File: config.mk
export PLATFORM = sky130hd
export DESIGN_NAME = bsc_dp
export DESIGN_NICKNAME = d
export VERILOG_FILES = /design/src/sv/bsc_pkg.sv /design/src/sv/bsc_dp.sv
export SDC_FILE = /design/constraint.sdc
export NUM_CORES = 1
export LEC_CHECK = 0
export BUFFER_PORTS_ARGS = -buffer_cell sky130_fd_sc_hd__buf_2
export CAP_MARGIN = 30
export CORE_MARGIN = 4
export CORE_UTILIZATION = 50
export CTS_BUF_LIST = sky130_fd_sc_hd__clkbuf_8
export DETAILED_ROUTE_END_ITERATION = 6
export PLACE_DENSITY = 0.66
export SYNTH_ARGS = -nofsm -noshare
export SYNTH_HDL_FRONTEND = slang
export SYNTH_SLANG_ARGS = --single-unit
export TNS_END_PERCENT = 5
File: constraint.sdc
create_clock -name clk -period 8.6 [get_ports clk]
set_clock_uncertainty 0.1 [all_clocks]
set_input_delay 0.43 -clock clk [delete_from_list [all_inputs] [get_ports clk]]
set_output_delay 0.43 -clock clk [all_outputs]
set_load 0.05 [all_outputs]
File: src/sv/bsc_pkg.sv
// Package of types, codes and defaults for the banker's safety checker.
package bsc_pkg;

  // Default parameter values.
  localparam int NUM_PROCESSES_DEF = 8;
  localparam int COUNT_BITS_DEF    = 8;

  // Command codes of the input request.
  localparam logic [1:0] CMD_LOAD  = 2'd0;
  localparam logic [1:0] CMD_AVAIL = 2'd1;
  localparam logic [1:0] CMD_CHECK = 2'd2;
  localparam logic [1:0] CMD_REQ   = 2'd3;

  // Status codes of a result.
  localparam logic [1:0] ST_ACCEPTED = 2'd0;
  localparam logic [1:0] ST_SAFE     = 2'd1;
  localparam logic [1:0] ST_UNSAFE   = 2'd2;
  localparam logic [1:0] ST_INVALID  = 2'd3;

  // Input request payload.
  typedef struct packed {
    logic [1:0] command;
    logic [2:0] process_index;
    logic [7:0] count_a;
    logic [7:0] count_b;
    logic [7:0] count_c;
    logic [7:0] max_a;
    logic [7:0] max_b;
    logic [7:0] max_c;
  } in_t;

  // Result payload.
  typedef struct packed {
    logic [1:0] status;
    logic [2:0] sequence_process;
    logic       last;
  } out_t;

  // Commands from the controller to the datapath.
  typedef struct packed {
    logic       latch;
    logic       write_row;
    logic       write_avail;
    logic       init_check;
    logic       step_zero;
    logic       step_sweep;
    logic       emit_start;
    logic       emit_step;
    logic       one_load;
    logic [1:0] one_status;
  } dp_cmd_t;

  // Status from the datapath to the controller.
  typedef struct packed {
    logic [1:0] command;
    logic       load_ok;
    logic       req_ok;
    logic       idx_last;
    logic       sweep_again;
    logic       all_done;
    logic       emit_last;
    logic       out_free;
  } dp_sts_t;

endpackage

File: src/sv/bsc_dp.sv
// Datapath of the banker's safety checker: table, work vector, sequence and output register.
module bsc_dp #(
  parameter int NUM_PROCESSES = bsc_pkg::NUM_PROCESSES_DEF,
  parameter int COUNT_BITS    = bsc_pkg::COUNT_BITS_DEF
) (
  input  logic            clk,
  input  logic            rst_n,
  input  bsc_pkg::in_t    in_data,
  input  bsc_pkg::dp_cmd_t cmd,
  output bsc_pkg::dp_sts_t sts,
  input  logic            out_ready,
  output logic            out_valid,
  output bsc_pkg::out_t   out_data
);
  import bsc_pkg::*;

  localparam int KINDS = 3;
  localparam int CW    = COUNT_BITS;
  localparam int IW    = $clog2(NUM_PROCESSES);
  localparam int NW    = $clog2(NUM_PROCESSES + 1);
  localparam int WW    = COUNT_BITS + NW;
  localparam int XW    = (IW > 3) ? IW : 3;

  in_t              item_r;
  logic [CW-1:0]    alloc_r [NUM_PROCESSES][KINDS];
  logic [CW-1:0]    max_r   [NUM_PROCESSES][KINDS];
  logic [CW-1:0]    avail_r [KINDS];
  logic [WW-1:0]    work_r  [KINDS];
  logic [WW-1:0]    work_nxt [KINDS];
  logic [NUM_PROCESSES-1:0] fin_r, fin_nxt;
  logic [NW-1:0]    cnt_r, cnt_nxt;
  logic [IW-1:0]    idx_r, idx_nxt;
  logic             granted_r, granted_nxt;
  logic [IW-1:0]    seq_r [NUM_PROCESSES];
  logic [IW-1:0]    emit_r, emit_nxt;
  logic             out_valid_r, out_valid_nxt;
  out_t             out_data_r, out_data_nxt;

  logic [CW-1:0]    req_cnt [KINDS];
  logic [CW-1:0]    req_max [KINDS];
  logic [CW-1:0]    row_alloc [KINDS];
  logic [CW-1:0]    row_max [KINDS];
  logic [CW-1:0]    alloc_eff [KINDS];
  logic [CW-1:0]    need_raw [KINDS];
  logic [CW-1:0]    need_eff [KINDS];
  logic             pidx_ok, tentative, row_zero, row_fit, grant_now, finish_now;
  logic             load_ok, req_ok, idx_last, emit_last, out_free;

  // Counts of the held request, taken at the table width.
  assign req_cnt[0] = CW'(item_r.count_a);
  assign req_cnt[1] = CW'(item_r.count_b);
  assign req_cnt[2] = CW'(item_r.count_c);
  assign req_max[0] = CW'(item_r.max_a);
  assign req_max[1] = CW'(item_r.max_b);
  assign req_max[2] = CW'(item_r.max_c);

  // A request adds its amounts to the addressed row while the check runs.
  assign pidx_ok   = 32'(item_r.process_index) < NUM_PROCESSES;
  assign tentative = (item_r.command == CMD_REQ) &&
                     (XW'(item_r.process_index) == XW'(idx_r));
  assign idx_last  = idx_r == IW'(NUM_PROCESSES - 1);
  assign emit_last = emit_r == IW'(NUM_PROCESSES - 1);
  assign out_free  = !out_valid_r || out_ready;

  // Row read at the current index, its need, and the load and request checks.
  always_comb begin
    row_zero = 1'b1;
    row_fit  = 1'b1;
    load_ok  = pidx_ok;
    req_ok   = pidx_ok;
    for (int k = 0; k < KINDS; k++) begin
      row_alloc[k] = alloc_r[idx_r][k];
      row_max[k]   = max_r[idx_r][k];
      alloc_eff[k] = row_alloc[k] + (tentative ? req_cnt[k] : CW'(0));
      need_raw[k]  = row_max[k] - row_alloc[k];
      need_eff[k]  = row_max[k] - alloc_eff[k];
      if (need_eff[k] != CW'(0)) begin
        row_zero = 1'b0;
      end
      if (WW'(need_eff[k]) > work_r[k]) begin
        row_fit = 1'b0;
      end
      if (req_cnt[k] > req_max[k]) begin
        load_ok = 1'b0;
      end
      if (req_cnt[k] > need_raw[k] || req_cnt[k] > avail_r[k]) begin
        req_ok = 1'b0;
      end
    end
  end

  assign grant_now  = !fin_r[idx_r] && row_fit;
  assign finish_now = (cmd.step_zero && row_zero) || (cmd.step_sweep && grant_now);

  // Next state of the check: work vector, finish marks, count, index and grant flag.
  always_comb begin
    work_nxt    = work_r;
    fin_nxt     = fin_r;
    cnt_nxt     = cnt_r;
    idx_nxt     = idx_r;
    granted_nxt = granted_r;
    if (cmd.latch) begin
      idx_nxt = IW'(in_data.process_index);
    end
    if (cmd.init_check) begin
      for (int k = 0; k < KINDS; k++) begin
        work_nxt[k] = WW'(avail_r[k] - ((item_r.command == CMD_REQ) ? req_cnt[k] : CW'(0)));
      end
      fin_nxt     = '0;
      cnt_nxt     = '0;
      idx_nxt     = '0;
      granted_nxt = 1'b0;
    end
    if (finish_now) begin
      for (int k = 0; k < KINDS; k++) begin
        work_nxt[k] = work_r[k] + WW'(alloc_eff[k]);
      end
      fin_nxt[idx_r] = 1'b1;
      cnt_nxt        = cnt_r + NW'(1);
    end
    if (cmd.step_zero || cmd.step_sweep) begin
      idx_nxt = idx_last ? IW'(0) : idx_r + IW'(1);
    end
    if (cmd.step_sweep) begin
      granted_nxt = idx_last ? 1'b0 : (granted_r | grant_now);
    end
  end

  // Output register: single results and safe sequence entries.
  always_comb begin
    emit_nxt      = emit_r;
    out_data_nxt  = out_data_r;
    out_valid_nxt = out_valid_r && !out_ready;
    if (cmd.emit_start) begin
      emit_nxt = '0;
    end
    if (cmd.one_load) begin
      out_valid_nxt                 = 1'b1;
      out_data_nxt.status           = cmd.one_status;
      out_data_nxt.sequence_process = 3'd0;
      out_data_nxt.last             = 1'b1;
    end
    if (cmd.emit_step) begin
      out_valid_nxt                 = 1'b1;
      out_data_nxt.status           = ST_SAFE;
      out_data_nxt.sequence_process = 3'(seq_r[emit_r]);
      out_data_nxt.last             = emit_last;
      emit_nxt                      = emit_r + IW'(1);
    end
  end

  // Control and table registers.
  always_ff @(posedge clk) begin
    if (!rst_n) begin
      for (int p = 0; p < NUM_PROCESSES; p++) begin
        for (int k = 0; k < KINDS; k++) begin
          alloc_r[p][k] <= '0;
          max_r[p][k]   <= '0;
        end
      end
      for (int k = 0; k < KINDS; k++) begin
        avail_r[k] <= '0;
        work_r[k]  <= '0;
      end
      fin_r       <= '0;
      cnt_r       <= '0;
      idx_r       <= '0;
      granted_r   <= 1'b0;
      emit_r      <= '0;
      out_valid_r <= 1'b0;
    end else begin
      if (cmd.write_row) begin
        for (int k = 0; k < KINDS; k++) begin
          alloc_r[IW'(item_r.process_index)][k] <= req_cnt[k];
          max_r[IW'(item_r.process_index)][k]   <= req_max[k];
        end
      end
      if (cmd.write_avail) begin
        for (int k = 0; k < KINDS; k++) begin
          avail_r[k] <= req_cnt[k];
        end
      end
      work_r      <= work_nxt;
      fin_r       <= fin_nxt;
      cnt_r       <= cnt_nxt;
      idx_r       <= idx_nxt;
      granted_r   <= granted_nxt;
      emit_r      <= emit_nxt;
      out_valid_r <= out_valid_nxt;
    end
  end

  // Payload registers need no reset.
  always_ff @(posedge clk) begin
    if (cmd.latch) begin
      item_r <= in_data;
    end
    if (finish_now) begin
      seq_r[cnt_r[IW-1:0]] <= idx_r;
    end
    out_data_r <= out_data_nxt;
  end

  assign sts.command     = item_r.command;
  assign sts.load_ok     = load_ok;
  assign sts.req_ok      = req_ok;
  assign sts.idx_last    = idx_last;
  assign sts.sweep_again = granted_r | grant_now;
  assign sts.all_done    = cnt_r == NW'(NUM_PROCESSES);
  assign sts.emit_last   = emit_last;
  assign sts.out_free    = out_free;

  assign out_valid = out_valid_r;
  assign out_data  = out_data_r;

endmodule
-- -- --
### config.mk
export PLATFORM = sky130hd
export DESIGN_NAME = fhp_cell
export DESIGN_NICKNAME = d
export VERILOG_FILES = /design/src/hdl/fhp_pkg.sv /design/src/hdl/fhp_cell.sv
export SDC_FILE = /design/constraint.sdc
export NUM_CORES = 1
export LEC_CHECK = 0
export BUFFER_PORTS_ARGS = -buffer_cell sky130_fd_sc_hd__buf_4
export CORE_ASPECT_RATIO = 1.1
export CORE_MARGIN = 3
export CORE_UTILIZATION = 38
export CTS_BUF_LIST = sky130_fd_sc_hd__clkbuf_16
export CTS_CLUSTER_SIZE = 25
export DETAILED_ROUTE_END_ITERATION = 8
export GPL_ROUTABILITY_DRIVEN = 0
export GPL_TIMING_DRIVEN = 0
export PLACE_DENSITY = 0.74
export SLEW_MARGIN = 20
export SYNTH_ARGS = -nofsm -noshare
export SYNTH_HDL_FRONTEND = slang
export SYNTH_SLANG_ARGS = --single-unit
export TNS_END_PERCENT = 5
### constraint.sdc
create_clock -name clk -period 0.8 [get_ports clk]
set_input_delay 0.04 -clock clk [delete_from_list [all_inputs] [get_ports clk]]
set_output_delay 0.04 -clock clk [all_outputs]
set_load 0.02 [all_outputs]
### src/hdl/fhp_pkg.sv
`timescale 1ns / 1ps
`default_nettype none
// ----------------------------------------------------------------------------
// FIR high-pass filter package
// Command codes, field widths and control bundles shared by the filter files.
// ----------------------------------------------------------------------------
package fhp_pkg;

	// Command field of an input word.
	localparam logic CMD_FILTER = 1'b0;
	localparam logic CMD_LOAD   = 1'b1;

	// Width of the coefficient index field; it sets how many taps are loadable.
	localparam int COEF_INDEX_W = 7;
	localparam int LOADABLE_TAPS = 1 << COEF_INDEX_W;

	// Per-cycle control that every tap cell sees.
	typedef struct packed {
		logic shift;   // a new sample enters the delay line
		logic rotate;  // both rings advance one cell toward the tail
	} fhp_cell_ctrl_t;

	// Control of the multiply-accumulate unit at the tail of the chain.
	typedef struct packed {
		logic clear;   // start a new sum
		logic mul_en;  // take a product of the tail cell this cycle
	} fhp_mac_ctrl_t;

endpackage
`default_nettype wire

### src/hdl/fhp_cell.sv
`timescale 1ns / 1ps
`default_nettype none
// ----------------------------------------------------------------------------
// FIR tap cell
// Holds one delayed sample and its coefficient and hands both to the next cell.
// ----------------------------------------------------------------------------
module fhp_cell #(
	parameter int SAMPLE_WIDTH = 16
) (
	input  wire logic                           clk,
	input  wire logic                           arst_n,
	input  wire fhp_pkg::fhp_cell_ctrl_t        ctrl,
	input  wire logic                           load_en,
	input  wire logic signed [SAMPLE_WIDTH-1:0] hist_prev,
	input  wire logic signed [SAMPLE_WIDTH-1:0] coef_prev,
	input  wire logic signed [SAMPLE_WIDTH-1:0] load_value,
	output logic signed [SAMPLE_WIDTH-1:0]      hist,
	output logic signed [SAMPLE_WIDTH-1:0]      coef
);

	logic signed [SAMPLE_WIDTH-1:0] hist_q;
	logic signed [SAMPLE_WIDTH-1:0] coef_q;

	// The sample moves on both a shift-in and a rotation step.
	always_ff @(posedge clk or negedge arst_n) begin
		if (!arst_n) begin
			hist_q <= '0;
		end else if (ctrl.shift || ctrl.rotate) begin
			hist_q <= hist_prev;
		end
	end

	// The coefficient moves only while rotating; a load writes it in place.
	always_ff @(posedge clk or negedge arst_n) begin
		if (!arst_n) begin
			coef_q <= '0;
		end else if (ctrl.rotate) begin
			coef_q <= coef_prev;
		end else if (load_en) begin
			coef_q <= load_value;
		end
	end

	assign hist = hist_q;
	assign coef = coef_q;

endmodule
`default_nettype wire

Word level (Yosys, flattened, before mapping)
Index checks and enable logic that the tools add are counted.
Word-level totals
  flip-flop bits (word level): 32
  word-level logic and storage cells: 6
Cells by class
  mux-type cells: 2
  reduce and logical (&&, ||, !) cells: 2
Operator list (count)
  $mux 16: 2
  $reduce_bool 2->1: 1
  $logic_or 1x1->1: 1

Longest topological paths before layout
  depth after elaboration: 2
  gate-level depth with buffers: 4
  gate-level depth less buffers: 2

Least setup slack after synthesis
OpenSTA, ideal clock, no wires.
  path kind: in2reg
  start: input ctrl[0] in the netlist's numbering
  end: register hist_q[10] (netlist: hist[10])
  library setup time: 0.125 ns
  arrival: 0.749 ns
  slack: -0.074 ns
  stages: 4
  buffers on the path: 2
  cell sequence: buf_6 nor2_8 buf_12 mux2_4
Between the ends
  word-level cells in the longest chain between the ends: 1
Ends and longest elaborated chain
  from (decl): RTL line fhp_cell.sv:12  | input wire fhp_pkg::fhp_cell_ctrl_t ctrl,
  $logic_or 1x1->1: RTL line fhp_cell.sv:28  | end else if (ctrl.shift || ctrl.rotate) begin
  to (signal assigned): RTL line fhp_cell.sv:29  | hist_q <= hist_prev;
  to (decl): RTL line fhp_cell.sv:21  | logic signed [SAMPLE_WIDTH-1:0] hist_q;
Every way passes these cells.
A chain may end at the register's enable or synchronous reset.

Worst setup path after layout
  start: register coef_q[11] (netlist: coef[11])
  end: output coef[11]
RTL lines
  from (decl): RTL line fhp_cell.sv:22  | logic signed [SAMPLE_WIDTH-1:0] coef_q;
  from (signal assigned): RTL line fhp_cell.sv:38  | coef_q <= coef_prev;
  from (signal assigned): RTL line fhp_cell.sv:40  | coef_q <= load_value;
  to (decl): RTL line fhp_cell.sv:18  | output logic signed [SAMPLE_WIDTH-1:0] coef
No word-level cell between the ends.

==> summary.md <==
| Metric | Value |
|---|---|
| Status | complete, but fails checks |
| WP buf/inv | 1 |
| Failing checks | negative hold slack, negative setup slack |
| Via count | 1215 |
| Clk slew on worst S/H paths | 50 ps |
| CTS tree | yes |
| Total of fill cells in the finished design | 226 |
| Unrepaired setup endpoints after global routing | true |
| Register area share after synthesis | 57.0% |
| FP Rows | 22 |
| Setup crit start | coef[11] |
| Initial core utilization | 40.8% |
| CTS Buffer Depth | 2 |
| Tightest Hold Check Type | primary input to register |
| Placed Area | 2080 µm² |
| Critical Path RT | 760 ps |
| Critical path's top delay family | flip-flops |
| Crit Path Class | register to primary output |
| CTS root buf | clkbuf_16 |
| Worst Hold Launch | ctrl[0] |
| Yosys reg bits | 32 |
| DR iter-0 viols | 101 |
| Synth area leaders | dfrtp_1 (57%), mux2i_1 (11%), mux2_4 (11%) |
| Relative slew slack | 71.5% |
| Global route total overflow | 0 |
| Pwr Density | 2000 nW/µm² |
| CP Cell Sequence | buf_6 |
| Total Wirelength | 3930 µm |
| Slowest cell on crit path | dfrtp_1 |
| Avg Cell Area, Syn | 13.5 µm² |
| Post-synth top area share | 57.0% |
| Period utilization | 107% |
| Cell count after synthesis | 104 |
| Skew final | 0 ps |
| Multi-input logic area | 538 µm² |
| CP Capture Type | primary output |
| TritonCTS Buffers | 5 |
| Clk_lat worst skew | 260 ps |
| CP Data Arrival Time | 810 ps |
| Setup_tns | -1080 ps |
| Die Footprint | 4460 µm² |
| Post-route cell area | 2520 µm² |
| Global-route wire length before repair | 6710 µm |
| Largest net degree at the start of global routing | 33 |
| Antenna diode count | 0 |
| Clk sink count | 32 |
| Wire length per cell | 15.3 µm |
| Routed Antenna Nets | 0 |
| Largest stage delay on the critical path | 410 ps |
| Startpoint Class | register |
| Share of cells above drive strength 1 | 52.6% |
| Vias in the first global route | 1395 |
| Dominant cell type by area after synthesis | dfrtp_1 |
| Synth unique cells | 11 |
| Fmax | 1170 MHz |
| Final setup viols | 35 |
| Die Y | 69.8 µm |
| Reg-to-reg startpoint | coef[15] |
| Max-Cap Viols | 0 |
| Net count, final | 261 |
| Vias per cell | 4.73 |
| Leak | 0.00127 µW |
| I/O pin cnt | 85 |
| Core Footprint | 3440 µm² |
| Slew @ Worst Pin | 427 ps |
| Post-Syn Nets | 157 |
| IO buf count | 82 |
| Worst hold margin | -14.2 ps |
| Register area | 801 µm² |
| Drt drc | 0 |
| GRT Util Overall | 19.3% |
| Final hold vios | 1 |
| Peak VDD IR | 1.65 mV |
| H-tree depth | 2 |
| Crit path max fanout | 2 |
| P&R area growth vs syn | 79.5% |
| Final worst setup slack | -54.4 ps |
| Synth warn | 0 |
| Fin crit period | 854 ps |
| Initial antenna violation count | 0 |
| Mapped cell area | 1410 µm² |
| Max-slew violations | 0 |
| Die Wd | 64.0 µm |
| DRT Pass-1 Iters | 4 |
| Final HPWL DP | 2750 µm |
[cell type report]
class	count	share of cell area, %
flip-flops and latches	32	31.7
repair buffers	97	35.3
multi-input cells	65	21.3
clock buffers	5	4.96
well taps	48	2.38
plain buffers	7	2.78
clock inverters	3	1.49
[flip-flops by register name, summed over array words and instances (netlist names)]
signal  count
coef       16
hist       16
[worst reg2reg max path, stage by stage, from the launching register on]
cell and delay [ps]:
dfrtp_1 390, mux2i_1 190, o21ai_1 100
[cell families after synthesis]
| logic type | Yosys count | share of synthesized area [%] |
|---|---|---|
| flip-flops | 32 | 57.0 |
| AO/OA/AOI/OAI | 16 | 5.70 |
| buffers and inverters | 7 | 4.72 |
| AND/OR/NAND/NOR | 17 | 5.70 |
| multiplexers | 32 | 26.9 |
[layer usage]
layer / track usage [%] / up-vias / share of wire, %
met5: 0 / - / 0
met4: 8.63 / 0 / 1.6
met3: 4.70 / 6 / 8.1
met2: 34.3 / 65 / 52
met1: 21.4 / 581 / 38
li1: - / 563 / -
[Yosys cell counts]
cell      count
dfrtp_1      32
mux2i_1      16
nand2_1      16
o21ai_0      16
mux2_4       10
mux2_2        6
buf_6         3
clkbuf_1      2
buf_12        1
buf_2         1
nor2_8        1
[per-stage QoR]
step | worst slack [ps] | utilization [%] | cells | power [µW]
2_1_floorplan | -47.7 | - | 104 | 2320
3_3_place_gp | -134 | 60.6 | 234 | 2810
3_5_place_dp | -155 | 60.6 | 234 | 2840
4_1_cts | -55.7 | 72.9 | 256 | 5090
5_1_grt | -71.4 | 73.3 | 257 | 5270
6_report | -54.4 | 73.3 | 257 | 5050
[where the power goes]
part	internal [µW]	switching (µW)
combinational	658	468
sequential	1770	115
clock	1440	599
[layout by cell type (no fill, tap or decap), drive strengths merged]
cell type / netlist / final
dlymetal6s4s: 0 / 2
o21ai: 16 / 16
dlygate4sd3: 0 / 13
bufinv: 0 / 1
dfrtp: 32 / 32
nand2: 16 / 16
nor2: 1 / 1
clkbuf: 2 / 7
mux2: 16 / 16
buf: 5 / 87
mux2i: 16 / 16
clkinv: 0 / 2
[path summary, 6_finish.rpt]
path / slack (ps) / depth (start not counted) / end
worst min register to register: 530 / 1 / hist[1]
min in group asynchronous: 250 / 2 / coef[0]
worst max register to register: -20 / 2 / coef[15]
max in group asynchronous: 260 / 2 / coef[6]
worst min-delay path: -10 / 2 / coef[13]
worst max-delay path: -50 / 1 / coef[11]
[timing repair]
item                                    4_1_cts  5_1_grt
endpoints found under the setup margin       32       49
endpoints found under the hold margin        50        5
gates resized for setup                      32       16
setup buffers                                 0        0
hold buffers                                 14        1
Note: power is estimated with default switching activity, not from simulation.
-- -- --
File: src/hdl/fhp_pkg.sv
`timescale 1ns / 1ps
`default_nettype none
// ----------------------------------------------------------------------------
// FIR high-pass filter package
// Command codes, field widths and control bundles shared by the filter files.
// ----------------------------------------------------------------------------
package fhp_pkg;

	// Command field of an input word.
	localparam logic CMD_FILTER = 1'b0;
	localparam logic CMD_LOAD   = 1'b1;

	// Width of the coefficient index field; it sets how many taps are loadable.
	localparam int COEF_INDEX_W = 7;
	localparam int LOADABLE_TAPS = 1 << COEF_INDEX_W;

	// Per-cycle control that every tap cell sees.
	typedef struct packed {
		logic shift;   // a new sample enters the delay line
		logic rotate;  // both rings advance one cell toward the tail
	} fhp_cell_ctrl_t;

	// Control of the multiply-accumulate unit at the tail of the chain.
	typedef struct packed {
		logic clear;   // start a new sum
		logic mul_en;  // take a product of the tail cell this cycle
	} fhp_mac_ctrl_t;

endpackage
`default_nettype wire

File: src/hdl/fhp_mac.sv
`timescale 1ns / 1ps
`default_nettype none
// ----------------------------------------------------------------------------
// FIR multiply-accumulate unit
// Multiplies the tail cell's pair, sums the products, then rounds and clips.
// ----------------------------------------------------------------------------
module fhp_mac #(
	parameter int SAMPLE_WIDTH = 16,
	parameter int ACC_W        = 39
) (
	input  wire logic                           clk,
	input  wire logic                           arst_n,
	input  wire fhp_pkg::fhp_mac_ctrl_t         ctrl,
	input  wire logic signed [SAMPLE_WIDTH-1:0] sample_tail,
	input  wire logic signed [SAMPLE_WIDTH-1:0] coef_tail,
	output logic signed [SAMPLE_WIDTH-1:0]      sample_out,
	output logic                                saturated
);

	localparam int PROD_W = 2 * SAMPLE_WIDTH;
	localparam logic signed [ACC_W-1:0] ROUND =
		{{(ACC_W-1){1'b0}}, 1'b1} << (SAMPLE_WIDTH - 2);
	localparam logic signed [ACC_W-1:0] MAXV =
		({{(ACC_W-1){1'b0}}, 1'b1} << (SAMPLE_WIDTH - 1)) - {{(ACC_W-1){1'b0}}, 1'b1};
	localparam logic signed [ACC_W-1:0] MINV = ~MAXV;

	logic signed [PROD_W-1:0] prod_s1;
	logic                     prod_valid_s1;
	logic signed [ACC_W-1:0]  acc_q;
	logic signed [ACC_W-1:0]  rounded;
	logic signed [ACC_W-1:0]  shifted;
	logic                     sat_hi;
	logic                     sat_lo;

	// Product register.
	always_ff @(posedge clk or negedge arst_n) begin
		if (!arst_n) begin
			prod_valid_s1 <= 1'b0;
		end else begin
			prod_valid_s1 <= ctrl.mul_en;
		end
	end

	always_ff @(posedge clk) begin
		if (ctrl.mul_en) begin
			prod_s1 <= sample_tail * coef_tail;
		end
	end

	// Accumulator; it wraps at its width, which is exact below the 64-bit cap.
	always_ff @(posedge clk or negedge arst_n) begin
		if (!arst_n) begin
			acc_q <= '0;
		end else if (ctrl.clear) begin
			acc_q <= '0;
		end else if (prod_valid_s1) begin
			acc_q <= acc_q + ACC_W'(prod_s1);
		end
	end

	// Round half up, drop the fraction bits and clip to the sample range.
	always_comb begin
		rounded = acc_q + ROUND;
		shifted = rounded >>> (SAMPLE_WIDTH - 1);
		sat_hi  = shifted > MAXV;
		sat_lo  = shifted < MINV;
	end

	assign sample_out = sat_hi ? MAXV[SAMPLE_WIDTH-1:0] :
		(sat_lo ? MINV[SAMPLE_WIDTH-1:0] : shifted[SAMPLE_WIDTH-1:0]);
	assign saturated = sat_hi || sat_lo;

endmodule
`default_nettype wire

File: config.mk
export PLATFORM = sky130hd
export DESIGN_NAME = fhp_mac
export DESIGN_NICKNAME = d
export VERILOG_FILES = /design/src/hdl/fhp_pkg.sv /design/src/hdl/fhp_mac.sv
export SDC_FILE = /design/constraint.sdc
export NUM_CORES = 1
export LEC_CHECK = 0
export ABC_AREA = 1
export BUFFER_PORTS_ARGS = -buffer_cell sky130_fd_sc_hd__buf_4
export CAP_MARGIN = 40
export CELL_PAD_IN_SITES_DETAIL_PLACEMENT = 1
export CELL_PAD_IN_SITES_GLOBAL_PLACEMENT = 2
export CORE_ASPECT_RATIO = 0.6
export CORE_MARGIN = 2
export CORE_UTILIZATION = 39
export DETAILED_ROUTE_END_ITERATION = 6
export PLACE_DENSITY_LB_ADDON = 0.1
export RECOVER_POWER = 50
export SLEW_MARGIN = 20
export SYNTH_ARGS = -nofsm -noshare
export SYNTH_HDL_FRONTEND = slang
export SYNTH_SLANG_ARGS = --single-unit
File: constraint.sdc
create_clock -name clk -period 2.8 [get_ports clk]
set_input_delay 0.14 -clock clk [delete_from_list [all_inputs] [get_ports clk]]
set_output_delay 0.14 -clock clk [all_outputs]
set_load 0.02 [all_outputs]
-- -- --
[What you will do] Could you restate word for word the lines above, from the one that contains "viols | 35 |" through the one that contains "cell area, %", and no others?

[Completed task]
| Final setup viols | 35 |
| Die Y | 69.8 µm |
| Reg-to-reg startpoint | coef[15] |
| Max-Cap Viols | 0 |
| Net count, final | 261 |
| Vias per cell | 4.73 |
| Leak | 0.00127 µW |
| I/O pin cnt | 85 |
| Core Footprint | 3440 µm² |
| Slew @ Worst Pin | 427 ps |
| Post-Syn Nets | 157 |
| IO buf count | 82 |
| Worst hold margin | -14.2 ps |
| Register area | 801 µm² |
| Drt drc | 0 |
| GRT Util Overall | 19.3% |
| Final hold vios | 1 |
| Peak VDD IR | 1.65 mV |
| H-tree depth | 2 |
| Crit path max fanout | 2 |
| P&R area growth vs syn | 79.5% |
| Final worst setup slack | -54.4 ps |
| Synth warn | 0 |
| Fin crit period | 854 ps |
| Initial antenna violation count | 0 |
| Mapped cell area | 1410 µm² |
| Max-slew violations | 0 |
| Die Wd | 64.0 µm |
| DRT Pass-1 Iters | 4 |
| Final HPWL DP | 2750 µm |
[cell type report]
class	count	share of cell area, %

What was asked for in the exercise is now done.